• [WORK INSTRUCTION]: Every line holding the string "accept" should be copied out of the listing.

----

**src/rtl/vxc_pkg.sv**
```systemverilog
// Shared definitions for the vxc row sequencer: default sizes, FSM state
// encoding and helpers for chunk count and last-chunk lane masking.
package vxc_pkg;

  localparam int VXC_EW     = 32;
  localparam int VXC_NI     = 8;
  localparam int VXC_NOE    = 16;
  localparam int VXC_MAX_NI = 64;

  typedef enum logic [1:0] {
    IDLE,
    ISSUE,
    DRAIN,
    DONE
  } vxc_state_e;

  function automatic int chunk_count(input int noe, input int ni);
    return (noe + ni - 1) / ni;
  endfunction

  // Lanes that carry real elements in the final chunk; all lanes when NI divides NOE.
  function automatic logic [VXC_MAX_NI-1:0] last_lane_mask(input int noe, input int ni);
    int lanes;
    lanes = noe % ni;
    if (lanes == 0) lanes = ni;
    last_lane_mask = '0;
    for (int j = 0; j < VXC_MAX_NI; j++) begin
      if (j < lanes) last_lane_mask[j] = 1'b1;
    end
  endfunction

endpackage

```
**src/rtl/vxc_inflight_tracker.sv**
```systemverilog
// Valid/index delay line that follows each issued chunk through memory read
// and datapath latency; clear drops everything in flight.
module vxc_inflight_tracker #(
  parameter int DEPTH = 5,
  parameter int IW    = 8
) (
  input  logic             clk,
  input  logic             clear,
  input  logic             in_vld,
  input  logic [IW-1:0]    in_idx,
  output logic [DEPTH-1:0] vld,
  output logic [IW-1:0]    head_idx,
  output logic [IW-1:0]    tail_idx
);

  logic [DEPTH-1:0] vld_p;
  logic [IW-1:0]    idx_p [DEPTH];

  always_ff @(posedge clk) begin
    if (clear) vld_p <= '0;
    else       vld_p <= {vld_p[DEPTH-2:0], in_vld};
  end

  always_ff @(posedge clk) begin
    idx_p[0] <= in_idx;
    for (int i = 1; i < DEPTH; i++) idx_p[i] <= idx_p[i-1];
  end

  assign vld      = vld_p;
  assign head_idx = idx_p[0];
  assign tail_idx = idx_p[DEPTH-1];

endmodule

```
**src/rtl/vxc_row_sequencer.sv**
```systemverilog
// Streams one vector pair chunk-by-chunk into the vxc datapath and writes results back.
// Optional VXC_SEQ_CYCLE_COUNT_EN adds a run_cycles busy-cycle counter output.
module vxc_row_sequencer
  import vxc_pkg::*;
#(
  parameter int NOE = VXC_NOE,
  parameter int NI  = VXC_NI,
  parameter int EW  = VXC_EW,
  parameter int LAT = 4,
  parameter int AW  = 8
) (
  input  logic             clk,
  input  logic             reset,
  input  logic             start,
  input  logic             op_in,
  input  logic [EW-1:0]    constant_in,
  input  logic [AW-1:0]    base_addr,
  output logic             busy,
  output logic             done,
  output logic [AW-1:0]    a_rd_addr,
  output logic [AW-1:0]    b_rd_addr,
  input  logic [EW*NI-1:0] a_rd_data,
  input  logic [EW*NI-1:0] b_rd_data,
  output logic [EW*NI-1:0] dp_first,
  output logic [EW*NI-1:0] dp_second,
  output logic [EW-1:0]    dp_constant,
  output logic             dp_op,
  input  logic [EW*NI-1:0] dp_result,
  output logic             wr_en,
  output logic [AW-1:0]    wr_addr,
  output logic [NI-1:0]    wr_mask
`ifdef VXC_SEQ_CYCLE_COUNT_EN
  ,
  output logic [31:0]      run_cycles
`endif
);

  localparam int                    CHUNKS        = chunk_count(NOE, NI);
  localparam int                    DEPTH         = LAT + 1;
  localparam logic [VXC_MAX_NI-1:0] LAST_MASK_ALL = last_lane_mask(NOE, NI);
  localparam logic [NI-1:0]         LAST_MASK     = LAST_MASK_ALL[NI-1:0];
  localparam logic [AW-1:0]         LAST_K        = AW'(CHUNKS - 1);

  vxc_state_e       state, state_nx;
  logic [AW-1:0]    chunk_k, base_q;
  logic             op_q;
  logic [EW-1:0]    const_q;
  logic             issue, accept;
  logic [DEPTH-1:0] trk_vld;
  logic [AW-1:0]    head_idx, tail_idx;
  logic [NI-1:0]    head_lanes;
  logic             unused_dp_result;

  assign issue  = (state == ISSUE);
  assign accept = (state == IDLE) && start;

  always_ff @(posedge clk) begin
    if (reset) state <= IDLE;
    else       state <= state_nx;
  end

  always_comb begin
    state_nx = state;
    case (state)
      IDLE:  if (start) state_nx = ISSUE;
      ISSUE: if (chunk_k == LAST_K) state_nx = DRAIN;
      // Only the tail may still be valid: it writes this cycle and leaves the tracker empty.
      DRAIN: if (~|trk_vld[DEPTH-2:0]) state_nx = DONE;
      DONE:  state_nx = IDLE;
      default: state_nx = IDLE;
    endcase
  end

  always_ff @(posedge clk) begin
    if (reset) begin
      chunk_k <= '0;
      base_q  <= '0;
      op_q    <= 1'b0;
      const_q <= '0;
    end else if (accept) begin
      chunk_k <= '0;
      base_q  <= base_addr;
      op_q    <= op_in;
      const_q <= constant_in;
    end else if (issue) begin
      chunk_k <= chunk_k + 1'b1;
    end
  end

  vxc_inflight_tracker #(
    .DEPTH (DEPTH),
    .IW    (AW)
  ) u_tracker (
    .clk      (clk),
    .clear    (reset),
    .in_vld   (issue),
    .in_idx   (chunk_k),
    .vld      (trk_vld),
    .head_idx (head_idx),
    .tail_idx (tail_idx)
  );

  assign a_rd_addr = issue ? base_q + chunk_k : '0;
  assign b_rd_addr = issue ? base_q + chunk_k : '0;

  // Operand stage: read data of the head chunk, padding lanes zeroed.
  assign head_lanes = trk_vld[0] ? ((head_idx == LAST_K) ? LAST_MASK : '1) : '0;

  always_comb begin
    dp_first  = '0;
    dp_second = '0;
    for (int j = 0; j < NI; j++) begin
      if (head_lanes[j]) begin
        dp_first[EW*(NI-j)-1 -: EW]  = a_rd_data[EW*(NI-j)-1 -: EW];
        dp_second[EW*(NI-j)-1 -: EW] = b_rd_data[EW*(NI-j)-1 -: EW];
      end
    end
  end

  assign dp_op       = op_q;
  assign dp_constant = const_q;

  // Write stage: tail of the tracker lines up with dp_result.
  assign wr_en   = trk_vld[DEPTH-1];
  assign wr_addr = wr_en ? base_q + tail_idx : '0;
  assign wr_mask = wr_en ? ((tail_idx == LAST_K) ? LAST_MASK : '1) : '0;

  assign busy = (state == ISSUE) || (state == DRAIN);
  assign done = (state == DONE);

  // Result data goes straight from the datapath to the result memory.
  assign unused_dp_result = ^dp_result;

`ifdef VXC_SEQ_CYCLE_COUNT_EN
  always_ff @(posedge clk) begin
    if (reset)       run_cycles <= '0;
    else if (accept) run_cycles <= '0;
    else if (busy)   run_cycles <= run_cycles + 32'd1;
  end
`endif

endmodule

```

----

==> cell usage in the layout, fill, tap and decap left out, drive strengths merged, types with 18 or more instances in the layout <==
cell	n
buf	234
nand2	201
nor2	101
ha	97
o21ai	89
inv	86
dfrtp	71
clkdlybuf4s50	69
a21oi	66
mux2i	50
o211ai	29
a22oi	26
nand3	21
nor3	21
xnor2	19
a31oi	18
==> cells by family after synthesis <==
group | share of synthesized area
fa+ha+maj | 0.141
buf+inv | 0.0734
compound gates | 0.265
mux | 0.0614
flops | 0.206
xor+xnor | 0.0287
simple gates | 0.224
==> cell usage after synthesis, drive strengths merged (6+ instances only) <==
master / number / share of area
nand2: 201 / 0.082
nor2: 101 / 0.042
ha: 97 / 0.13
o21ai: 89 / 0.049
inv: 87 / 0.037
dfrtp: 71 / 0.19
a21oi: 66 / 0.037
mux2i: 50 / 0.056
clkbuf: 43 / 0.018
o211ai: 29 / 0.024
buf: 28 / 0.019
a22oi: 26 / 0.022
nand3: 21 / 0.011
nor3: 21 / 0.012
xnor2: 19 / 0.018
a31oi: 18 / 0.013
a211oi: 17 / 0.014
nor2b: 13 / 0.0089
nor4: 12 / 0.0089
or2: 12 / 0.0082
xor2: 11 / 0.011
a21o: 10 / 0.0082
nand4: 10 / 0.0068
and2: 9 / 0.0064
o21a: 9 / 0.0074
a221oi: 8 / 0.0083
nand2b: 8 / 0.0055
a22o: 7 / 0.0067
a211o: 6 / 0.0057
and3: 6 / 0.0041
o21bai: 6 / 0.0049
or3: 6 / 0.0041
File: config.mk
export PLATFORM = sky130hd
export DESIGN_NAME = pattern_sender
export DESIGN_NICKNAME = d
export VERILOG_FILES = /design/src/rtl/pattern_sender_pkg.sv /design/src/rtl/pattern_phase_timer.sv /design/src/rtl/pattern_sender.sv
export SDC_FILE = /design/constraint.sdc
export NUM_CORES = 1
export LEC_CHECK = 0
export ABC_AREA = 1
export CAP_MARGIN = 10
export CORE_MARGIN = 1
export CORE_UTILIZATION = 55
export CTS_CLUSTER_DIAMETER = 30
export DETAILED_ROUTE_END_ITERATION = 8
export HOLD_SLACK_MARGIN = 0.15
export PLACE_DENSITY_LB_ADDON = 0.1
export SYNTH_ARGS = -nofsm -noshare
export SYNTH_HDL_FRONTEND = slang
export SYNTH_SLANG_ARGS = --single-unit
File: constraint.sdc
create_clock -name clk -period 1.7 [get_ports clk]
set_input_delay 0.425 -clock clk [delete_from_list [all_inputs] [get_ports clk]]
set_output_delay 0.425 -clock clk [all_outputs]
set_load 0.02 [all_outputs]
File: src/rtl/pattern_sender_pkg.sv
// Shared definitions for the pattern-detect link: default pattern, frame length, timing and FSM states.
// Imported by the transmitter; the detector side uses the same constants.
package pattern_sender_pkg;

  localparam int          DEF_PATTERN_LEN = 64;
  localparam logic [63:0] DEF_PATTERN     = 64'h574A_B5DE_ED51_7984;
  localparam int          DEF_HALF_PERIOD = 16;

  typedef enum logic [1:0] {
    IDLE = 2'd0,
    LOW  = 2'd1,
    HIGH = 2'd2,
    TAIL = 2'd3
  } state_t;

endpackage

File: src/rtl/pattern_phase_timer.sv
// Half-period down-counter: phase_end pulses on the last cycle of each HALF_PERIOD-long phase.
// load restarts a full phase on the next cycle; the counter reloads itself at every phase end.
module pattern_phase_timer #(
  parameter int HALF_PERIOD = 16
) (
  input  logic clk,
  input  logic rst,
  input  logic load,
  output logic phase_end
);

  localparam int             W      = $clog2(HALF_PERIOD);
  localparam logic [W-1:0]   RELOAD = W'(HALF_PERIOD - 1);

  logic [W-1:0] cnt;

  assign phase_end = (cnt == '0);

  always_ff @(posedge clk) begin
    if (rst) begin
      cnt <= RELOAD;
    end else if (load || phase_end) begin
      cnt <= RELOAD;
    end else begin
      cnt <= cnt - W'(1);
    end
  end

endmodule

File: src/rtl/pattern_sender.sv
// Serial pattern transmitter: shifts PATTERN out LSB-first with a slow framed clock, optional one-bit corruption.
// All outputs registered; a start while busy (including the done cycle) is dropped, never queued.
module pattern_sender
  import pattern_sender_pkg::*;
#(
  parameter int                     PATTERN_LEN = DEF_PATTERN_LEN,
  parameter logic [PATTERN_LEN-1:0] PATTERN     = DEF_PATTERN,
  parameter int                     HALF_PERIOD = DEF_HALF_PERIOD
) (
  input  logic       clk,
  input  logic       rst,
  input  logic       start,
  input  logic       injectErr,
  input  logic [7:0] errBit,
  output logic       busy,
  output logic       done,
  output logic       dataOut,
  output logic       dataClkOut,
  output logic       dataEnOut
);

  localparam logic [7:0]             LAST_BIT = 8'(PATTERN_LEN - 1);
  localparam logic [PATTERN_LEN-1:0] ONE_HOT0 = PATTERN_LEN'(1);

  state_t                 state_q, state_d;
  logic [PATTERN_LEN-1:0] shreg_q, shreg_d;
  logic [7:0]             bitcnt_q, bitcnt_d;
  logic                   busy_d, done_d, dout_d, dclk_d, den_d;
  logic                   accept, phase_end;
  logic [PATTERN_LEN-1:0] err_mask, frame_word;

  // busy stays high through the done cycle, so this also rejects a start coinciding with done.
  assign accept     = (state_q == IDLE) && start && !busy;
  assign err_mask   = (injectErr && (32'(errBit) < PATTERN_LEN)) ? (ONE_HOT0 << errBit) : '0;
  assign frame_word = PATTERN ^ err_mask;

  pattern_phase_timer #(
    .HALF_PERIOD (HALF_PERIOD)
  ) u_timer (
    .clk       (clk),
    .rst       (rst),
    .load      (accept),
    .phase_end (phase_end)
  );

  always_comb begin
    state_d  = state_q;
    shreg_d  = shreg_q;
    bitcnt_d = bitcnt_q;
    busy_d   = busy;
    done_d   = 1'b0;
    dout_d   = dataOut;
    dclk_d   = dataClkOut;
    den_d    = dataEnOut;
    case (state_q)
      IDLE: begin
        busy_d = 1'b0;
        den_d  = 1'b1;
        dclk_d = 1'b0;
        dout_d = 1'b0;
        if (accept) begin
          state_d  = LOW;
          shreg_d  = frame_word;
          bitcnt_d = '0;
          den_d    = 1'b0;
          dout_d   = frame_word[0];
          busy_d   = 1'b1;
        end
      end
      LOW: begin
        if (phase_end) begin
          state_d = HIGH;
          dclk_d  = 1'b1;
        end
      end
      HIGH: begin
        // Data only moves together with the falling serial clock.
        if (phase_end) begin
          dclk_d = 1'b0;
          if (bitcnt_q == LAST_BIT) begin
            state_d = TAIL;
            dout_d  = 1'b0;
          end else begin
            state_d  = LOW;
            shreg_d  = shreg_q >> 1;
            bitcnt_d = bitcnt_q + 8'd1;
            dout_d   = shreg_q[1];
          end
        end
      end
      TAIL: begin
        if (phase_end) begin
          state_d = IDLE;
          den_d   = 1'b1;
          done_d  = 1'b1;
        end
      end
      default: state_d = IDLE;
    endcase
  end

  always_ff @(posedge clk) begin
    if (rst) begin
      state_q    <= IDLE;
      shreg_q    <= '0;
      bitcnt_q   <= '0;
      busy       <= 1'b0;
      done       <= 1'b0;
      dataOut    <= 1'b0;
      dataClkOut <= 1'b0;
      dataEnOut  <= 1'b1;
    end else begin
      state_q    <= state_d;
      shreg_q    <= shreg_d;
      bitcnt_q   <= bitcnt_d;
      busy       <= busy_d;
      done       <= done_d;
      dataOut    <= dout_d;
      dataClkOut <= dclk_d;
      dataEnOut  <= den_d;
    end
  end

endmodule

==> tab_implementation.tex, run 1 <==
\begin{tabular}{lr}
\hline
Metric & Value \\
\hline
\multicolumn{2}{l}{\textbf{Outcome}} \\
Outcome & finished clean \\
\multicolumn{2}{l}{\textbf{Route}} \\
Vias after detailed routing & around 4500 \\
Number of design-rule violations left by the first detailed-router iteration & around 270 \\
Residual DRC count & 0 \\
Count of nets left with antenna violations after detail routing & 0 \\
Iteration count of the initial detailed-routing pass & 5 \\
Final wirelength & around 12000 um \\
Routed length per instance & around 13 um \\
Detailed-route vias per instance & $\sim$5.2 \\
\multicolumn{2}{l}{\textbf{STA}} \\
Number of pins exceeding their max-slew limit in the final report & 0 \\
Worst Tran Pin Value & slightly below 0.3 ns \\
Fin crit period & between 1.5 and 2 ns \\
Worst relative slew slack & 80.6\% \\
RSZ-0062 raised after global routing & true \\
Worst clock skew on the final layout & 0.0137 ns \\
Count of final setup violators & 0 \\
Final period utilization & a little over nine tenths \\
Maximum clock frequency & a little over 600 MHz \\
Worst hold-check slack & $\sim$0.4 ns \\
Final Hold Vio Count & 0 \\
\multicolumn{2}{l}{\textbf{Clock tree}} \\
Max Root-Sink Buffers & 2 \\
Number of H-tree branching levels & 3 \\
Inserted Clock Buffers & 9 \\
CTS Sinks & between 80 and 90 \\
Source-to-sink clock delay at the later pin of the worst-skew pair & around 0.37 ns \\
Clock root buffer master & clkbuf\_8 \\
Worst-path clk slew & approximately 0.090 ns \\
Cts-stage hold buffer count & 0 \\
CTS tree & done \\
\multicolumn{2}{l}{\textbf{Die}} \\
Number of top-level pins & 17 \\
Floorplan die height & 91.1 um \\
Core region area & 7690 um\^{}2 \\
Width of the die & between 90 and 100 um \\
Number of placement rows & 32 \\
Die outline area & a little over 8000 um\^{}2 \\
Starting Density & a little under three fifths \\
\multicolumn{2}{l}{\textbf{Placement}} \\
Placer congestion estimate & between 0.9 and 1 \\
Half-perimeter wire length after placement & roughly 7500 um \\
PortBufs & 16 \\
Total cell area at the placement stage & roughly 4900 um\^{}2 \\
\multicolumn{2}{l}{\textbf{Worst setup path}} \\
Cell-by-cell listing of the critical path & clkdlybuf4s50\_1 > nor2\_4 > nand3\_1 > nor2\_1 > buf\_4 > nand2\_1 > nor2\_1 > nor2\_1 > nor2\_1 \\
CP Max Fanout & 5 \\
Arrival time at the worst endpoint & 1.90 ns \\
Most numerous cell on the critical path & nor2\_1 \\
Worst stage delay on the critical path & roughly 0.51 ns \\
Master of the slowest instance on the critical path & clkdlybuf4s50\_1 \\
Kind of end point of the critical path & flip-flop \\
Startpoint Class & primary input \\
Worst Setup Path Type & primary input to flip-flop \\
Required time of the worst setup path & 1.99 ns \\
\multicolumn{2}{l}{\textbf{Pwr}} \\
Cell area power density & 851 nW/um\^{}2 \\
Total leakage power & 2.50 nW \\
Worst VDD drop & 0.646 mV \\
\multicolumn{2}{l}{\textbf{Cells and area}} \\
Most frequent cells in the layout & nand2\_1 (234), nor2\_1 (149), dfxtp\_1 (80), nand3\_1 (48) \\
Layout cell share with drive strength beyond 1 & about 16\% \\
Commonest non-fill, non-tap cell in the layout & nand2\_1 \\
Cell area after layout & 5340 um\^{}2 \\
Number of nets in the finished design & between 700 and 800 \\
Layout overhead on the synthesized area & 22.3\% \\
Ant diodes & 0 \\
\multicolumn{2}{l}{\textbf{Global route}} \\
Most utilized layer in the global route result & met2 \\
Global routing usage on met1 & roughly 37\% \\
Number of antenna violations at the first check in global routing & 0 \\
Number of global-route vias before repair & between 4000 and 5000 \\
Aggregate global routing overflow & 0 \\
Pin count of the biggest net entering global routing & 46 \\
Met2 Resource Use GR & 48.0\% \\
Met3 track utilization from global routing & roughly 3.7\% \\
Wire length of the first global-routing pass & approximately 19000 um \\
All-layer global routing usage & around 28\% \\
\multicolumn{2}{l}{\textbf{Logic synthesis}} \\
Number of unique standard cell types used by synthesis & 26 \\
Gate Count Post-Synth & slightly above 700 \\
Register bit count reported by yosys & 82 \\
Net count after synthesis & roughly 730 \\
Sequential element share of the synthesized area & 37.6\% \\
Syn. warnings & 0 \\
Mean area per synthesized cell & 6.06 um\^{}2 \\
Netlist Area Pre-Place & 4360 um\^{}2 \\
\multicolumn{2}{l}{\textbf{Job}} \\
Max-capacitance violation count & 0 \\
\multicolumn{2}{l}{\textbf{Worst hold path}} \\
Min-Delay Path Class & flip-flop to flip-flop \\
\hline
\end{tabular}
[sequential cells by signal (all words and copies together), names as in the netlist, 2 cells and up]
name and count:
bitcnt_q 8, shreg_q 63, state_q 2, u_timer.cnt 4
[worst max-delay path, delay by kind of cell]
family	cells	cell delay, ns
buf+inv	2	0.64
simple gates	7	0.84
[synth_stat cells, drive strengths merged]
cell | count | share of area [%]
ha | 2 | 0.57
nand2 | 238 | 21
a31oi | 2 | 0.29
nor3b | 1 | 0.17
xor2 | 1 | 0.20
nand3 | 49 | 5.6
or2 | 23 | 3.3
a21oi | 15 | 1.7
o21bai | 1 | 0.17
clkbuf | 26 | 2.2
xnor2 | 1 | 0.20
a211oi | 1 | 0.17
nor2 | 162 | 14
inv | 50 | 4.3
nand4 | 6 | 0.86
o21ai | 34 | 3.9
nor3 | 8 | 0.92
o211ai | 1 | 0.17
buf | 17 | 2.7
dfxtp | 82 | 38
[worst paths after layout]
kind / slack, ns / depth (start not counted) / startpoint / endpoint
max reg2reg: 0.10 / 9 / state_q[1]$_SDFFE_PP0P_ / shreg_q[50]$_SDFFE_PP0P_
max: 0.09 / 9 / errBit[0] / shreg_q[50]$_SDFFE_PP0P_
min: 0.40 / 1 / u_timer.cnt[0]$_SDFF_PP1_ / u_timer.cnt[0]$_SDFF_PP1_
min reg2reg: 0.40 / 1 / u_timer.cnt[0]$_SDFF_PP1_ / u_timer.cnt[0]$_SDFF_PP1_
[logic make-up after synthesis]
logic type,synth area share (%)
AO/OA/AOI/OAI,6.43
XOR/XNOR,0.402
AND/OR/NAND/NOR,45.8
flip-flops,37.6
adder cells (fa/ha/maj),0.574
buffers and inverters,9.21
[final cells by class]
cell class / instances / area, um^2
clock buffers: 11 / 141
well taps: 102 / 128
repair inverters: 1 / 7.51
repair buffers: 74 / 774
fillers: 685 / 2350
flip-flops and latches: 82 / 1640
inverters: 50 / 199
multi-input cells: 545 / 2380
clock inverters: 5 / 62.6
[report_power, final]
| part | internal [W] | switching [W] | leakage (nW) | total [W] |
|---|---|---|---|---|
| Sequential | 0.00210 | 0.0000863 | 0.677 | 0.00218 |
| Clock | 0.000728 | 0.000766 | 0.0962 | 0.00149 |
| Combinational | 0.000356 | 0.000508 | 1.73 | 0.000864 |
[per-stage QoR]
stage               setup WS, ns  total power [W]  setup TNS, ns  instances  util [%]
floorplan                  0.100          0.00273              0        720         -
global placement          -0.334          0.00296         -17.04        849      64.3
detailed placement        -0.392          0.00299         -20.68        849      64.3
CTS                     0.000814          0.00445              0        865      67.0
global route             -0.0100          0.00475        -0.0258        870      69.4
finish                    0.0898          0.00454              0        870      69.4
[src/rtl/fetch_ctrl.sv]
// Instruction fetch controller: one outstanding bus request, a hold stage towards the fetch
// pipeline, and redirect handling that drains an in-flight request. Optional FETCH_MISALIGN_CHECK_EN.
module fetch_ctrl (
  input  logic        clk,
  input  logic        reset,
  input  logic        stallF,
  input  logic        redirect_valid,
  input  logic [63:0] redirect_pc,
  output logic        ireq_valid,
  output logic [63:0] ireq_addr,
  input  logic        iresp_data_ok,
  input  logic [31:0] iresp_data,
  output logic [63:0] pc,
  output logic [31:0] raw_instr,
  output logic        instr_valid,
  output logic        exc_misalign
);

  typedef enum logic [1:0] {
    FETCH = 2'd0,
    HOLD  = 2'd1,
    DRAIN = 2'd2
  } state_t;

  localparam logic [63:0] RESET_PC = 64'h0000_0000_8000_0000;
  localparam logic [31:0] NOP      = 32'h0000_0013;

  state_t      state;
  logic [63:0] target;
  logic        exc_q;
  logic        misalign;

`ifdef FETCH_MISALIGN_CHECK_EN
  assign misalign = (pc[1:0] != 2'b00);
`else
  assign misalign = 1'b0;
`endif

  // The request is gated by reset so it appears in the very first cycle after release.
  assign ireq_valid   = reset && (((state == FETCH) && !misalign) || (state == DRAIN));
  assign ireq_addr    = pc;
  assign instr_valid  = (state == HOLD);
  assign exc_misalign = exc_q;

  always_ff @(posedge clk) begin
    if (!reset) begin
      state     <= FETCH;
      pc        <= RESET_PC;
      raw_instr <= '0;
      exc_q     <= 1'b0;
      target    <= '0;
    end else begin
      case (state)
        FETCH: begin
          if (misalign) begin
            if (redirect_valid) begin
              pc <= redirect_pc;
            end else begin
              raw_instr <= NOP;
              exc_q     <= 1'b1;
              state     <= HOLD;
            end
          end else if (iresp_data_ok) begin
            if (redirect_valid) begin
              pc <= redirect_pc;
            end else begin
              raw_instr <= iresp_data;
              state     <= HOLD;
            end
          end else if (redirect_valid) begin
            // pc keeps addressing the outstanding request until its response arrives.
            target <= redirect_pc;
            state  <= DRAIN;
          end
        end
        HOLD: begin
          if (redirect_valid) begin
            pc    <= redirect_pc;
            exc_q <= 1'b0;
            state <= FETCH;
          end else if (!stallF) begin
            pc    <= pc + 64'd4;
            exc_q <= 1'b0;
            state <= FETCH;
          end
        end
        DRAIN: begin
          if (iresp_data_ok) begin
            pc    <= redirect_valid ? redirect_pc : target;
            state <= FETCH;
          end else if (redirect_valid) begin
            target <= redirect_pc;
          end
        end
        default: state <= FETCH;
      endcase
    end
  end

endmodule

----

• [YOUR SOLUTION]:
  logic             issue, accept;
  assign accept = (state == IDLE) && start;
    end else if (accept) begin
    else if (accept) run_cycles <= '0;
  logic                   accept, phase_end;
  assign accept     = (state_q == IDLE) && start && !busy;
    .load      (accept),
        if (accept) begin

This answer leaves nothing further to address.